Why are slurm jobs frozen forever when they are TensorFlow scripts?

I get this error when I use the slurm workload manager ( http://slurm.schedmd.com/ ). When I run python scripts with a tensor stream, sometimes this leads to an error (attached). It seems that it cannot find the cuda library, but I am running scripts that do not require GPUs. Therefore, I am confused why where it will be a problem at all. Why does installing cuda cause a problem if I don't need it?

The only useful information I received from the slurm-job_id file was the following:

I tensorflow/stream_executor/dso_loader.cc:108] successfully opened CUDA library libcublas.so locally I tensorflow/stream_executor/dso_loader.cc:102] Couldn't open CUDA library libcudnn.so. LD_LIBRARY_PATH: /cm/shared/openmind/cuda/7.5/lib64:/cm/shared/openmind/cuda/7.5/lib I tensorflow/stream_executor/cuda/cuda_dnn.cc:2092] Unable to load cuDNN DSO I tensorflow/stream_executor/dso_loader.cc:108] successfully opened CUDA library libcufft.so locally I tensorflow/stream_executor/dso_loader.cc:108] successfully opened CUDA library libcuda.so locally I tensorflow/stream_executor/dso_loader.cc:108] successfully opened CUDA library libcurand.so locally E tensorflow/stream_executor/cuda/cuda_driver.cc:491] failed call to cuInit: CUDA_ERROR_NO_DEVICE I tensorflow/stream_executor/cuda/cuda_diagnostics.cc:153] retrieving CUDA diagnostic information for host: node047 I tensorflow/stream_executor/cuda/cuda_diagnostics.cc:160] hostname: node047 I tensorflow/stream_executor/cuda/cuda_diagnostics.cc:185] libcuda reported version is: Not found: was unable to find libcuda.so DSO loaded into this program I tensorflow/stream_executor/cuda/cuda_diagnostics.cc:347] driver version file contents: """NVRM version: NVIDIA UNIX x86_64 Kernel Module 352.63 Sat Nov 7 21:25:42 PST 2015 GCC version: gcc version 4.8.5 20150623 (Red Hat 4.8.5-4) (GCC) """ I tensorflow/stream_executor/cuda/cuda_diagnostics.cc:189] kernel reported version is: 352.63.0 I tensorflow/core/common_runtime/gpu/gpu_init.cc:81] No GPU devices available on machine. 
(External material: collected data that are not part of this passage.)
Background: an optimization exercise with open tools, aiming at small area, a short achievable clock period and few clock cycles per item. Do not read the settings as production practice.
Function was checked by simulation only, so behaviour that the tests miss may differ from the original.
No activity file was given, so power comes from the tool's default toggle rates.

File: flow/config.mk
export PLATFORM = sky130hd
export DESIGN_NAME = filtcore
export DESIGN_NICKNAME = filtcore
export VERILOG_FILES = /design/flow/design.v
export SDC_FILE = /design/flow/constraint.sdc
export NUM_CORES = 4
export LEC_CHECK = 0
export ABC_AREA = 1
export CAP_MARGIN = 20
export CORE_MARGIN = 2
export CORE_UTILIZATION = 60
export PLACE_DENSITY = 0.7
export SLEW_MARGIN = 20
File: flow/constraint.sdc
create_clock -name core_clock -period 14.0 [get_ports {clk}]
set_input_delay 2.8000 -clock core_clock [delete_from_list [all_inputs] [get_ports {clk}]]
set_output_delay 2.8000 -clock core_clock [all_outputs]
set_load 0.01 [all_outputs]
File: flow/design.v
module bitwidth16 (
    input  wire [15:0] v,
    output reg  [4:0]  bits
);
    integer i;
    always @* begin
        bits = 5'd0;
        for (i = 0; i < 16; i = i + 1)
            if (v[i])
                bits = i + 1;
    end
endmodule
module filtcore (
    input  wire        clk,
    input  wire        rst,
    input  wire        cmd_valid,
    output wire        cmd_ready,
    input  wire [31:0] cmd_word,
    output wire        rsp_valid,
    input  wire        rsp_ready,
    output wire [31:0] rsp_word,
    output wire [1:0]  err_sticky
);
    reg [15:0] al_l, al_h;       
    reg        cfg_l, cfg_h;
    reg [15:0] last_l, last_h;
    reg [5:0]  al_n;
    reg [3:0]  ash_n;
    reg        cfg_n;
    reg [9:0]  ls_n;             
    reg [1:0]  err_q;
    reg        va;               
    reg [1:0]  ua, oa;
    reg        ia;
    reg [15:0] xa;               
    reg [2:0]  sia;              
    reg        k_hi, k_mid, k_lo;    
    reg        ve;               
    reg        e_l, e_h, e_n;    
    reg        e_cin;            
    reg        e_fin;            
    reg        e_step;           
    reg        e_clr;            
    reg [1:0]  est;              
    reg [22:0] ep;               
    reg [6:0]  eb;               
    reg [15:0] ex;               
    reg        rv;               
    reg [1:0]  rs;
    reg [15:0] rr;               
    wire en = !rv || rsp_ready;
    wire [1:0]  cu = cmd_word[19:18];
    wire [1:0]  co = cmd_word[17:16];
    wire [15:0] cd = cmd_word[15:0];
    wire cill = (cmd_word[31:20] != 12'd0) || (cu == 2'd3) ||
                (co == 2'd3 && cd != 16'd0);
    wire p_go;
    wire a_rel;
    reg rdy_x, rdy_y;
    assign cmd_ready = !rst && (rdy_x || (rdy_y && rsp_ready));
    wire accept = cmd_valid && cmd_ready;
    always @(posedge clk) begin
        if (rst)
            va <= 1'b0;
        else if (accept)
            va <= 1'b1;
        else if (a_rel)
            va <= 1'b0;
    end
    wire        cw;
    wire [15:0] new_al;
    wire        fw      = cw && ua == {1'b0, cu[0]};
    wire        big_new = new_al[15:7] != 9'd0;
    wire        big_c   = fw ? big_new : (cu[0] ? al_h[15:7] != 9'd0 : al_l[15:7] != 9'd0);
    wire        cfg_c   = fw || (cu[0] ? cfg_h : cfg_l);
    wire        slow_c  = !cill && !cu[1] && co == 2'd1 && cfg_c && big_c;
    wire [4:0]  cx_bits;
    bitwidth16 u_bw_x (.v(cd), .bits(cx_bits));
    wire        ncoef = cu == 2'd2 && !co[0];
    wire [4:0]  ck    = ncoef ? 5'd6 : 5'd10;
    wire [3:0]  csa   = (cx_bits > ck) ? cx_bits - ck : 4'd0;
    wire [15:0] cxs   = cd >> csa;
    wire [2:0]  csi   = csa[2:0];
    wire        cnorm = cu == 2'd2 && co == 2'd1;
    always @(posedge clk) begin
        if (accept) begin
            ua  <= cu;
            oa  <= co;
            ia  <= cill;
            xa  <= cnorm ? {6'd0, cxs[9:0]} : ncoef ? {6'd0, csa, cxs[5:0]} : cd;
            sia <= csi;
        end
    end
    always @(posedge clk) begin
        if (accept) begin
            k_hi  <= slow_c;
            k_mid <= 1'b0;
            k_lo  <= 1'b0;
        end else if (p_go) begin
            k_hi  <= 1'b0;
            k_mid <= k_hi;
            k_lo  <= k_mid;
        end
    end
    wire basic   = !ua[1];
    wire is_init = oa == 2'd0;
    wire is_proc = oa == 2'd1;
    wire is_setc = oa == 2'd2;
    wire is_rst  = oa == 2'd3;
    wire [15:0] al_s  = ua[0] ? al_h : al_l;
    wire        cfg_s = ua[1] ? cfg_n : (ua[0] ? cfg_h : cfg_l);
    wire [8:0]  oh_s  = 9'd0 - al_s[15:7];       
    wire step = !ia && is_proc && cfg_s;
    wire fin  = !k_hi && !k_mid;
    assign p_go  = va && en;
    assign a_rel = p_go && fin;
    reg [6:0]  pa, pb;
    reg [15:0] px;
    always @* begin
        if (!basic) begin
            pa = {1'b0, al_n};
            pb = 7'd64 - {1'b0, al_n};
            px = xa;
        end else begin
            px = xa;
            if (k_hi) begin
                pa = {5'd0, al_s[15:14]};
                pb = {5'd0, oh_s[8:7]};
            end else if (k_mid) begin
                pa = al_s[13:7];
                pb = oh_s[6:0];
            end else begin
                pa = al_s[6:0];
                pb = ~al_s[6:0];
            end
        end
    end
    wire [22:0] prod;
    wire [22:0] pca, pcb;
    wire [23:0] prod24;
    mac7x16 u_mac_p (.b(pa), .l(px), .p(23'd0), .c(23'd0), .sa(pca), .sb(pcb), .t(prod24));
    assign prod = prod24[22:0];
    wire [4:0]  nsh  = {1'b0, ash_n} + {2'd0, sia};
    reg [1:0] pst;
    always @* begin
        if (ia)                    pst = 2'd1;
        else if (is_proc && !cfg_s) pst = 2'd2;
        else                       pst = 2'd0;
    end
    assign new_al = xa + 16'd1;
    assign cw = va && !ia && (is_init || is_setc);
    always @(posedge clk) begin
        if (!rst && cw && ua == 2'd0) al_l <= new_al;
        if (!rst && cw && ua == 2'd1) al_h <= new_al;
        if (!rst && cw && ua == 2'd2) begin
            al_n  <= xa[5:0];
            ash_n <= xa[9:6];
        end
    end
    always @(posedge clk) begin
        if (rst) begin
            cfg_l <= 1'b0;
            cfg_h <= 1'b0;
            cfg_n <= 1'b0;
            err_q <= 2'd0;
        end else begin
            if (cw && ua == 2'd0) cfg_l <= 1'b1;
            if (cw && ua == 2'd1) cfg_h <= 1'b1;
            if (cw && ua == 2'd2) cfg_n <= 1'b1;
            if (va && pst == 2'd1) err_q[0] <= 1'b1;
            if (va && pst == 2'd2) err_q[1] <= 1'b1;
        end
    end
    always @(posedge clk) begin
        if (rst)
            ve <= 1'b0;
        else if (en)
            ve <= p_go;
    end
    always @(posedge clk) begin
        if (p_go) begin
            e_l    <= ua == 2'd0;
            e_h    <= ua == 2'd1;
            e_n    <= ua[1];
            e_cin  <= k_mid || k_lo;
            e_fin  <= fin;
            e_step <= step;
            e_clr  <= !ia && (is_init || is_rst);
            est    <= pst;
            ep     <= prod;
            eb     <= pb;
            ex     <= basic ? xa : {11'd0, nsh};
        end
    end
    wire e_go = ve && en;
    wire [15:0] el = ({16{e_l}} & last_l) | ({16{e_h}} & last_h) |
                     ({16{e_n}} & {6'd0, ls_n});
    wire [15:0] ec = {16{e_cin}} & rr;
    wire [22:0] t;
    wire [22:0] ta, tb;          
    wire [23:0] t24;
    mac7x16 u_mac_e (.b(eb), .l(el), .p(ep), .c({ec, 7'd0}), .sa(ta), .sb(tb), .t(t24));
    assign t = t24[22:0];
    wire [16:0] hd  = {1'b0, ex} - {1'b0, t[22:7]};
    wire [15:0] hb  = hd[16] ? 16'd0 : hd[15:0];
    wire [15:0] yb = t[22:7];
    wire [15:0] s   = t[15:0];
    wire [4:0]  e   = ex[4:0];
    wire [31:0] sh  = {16'd0, s} << e;
    reg  [15:0] m_sat, m_big;
    integer i;
    always @* begin
        for (i = 0; i < 16; i = i + 1) begin
            m_sat[i] = i + e >= 22;
            m_big[i] = i + e >= 16;
        end
    end
    wire        sat = (s & m_sat) != 16'd0;
    wire        big = (s & m_big) != 16'd0;
    wire [15:0] yn  = sat ? 16'hFFFF : sh[21:6];
    reg  [3:0]  s_msb;           
    integer k;
    always @* begin
        s_msb = 4'd0;
        for (k = 0; k < 16; k = k + 1)
            if (s[k])
                s_msb = k;
    end
    wire [15:0] nrm = s << (~s_msb);
    wire [9:0]  top = nrm[15:6];
    wire [9:0]  ls_next = sat ? 10'h3FF : big ? top : sh[15:6];
    always @(posedge clk) begin
        if (rst) begin
            last_l <= 16'd0;
            last_h <= 16'd0;
            ls_n   <= 10'd0;
        end else if (e_go) begin
            if (e_fin) begin
                if (e_l) begin
                    if (e_clr) last_l <= 16'd0;
                    else if (e_step) last_l <= yb;
                end
                if (e_h) begin
                    if (e_clr) last_h <= 16'd0;
                    else if (e_step) last_h <= yb;
                end
                if (e_n) begin
                    if (e_clr) ls_n <= 10'd0;
                    else if (e_step) ls_n <= ls_next;
                end
            end
        end
    end
    always @(posedge clk) begin
        if (rst)
            rv <= 1'b0;
        else if (en)
            rv <= e_go && e_fin;
    end
    wire va_n    = !rst && (accept || (va && !a_rel));
    wire k_hi_n  = accept ? slow_c : (p_go ? 1'b0 : k_hi);
    wire k_mid_n = accept ? 1'b0 : (p_go ? k_hi : k_mid);
    wire rv_n    = !rst && (en ? (e_go && e_fin) : rv);
    wire fin_n   = !k_hi_n && !k_mid_n;
    always @(posedge clk) begin
        rdy_x <= !va_n || (fin_n && !rv_n);
        rdy_y <= fin_n;
    end
    always @(posedge clk) begin
        if (e_go) begin
            rs  <= est;
            if (e_fin && !e_step)
                rr <= 16'd0;
            else if (e_fin && e_n)
                rr <= yn;
            else if (e_fin && e_h)
                rr <= hb;
            else if (e_fin)
                rr <= yb;
            else
                rr <= t[15:0];
        end
    end
    assign rsp_valid  = rv && !rst;
    assign rsp_word   = {14'd0, rs, rr};
    assign err_sticky = err_q;
endmodule
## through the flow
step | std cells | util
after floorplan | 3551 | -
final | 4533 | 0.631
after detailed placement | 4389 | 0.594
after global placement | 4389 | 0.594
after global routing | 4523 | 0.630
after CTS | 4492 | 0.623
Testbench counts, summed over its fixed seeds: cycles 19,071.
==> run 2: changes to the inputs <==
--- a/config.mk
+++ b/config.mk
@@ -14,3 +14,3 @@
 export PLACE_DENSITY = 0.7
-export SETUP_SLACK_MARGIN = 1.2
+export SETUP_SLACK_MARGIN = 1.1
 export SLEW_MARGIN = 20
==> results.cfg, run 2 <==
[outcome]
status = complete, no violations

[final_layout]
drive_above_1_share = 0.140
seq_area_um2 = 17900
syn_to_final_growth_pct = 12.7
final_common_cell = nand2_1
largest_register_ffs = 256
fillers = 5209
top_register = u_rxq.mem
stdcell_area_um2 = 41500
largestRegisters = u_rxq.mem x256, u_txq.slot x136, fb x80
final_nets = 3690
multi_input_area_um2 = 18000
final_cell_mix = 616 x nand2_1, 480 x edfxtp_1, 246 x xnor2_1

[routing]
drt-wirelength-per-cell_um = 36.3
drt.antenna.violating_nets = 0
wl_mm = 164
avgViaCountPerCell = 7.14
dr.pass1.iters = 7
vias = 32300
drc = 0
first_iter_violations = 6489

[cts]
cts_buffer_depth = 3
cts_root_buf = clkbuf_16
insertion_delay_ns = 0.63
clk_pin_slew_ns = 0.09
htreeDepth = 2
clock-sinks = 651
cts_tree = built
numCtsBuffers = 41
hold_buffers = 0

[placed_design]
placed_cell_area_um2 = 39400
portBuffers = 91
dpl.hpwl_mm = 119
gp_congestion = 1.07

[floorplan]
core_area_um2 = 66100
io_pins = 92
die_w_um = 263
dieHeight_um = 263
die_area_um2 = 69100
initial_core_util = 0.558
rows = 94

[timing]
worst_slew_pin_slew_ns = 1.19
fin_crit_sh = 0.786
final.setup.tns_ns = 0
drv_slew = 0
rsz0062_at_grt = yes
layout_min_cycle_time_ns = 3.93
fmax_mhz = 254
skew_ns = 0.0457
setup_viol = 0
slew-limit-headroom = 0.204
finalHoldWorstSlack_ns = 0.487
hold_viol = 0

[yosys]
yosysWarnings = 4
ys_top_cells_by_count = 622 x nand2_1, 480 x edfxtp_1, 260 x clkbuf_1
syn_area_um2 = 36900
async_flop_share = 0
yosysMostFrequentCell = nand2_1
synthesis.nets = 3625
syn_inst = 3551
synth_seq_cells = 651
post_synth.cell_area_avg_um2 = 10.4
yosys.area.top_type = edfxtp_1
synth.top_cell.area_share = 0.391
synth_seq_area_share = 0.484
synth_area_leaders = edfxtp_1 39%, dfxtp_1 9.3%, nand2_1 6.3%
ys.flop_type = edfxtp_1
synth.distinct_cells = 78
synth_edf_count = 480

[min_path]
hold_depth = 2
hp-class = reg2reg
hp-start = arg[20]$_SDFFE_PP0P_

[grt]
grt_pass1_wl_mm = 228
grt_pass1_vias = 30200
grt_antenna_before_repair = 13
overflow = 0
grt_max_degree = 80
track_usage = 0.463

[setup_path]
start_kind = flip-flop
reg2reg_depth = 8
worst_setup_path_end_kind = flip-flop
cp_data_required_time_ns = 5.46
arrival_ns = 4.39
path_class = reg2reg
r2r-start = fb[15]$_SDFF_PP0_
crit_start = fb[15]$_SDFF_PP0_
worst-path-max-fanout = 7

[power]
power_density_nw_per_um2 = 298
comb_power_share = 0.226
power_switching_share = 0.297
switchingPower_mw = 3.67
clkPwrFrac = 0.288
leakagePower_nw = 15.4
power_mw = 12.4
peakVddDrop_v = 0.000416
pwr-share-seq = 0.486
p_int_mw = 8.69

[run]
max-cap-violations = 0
I always thought that tensor flow would not require a GPU. Therefore, I assume that the last error indicates that no GPU is causing the error (correct me if I am wrong).

I don’t understand why I need the CUDA library. I'm trying to run my jobs using the GPU, why do I need a cuda library if my jobs are jobs on the CPU?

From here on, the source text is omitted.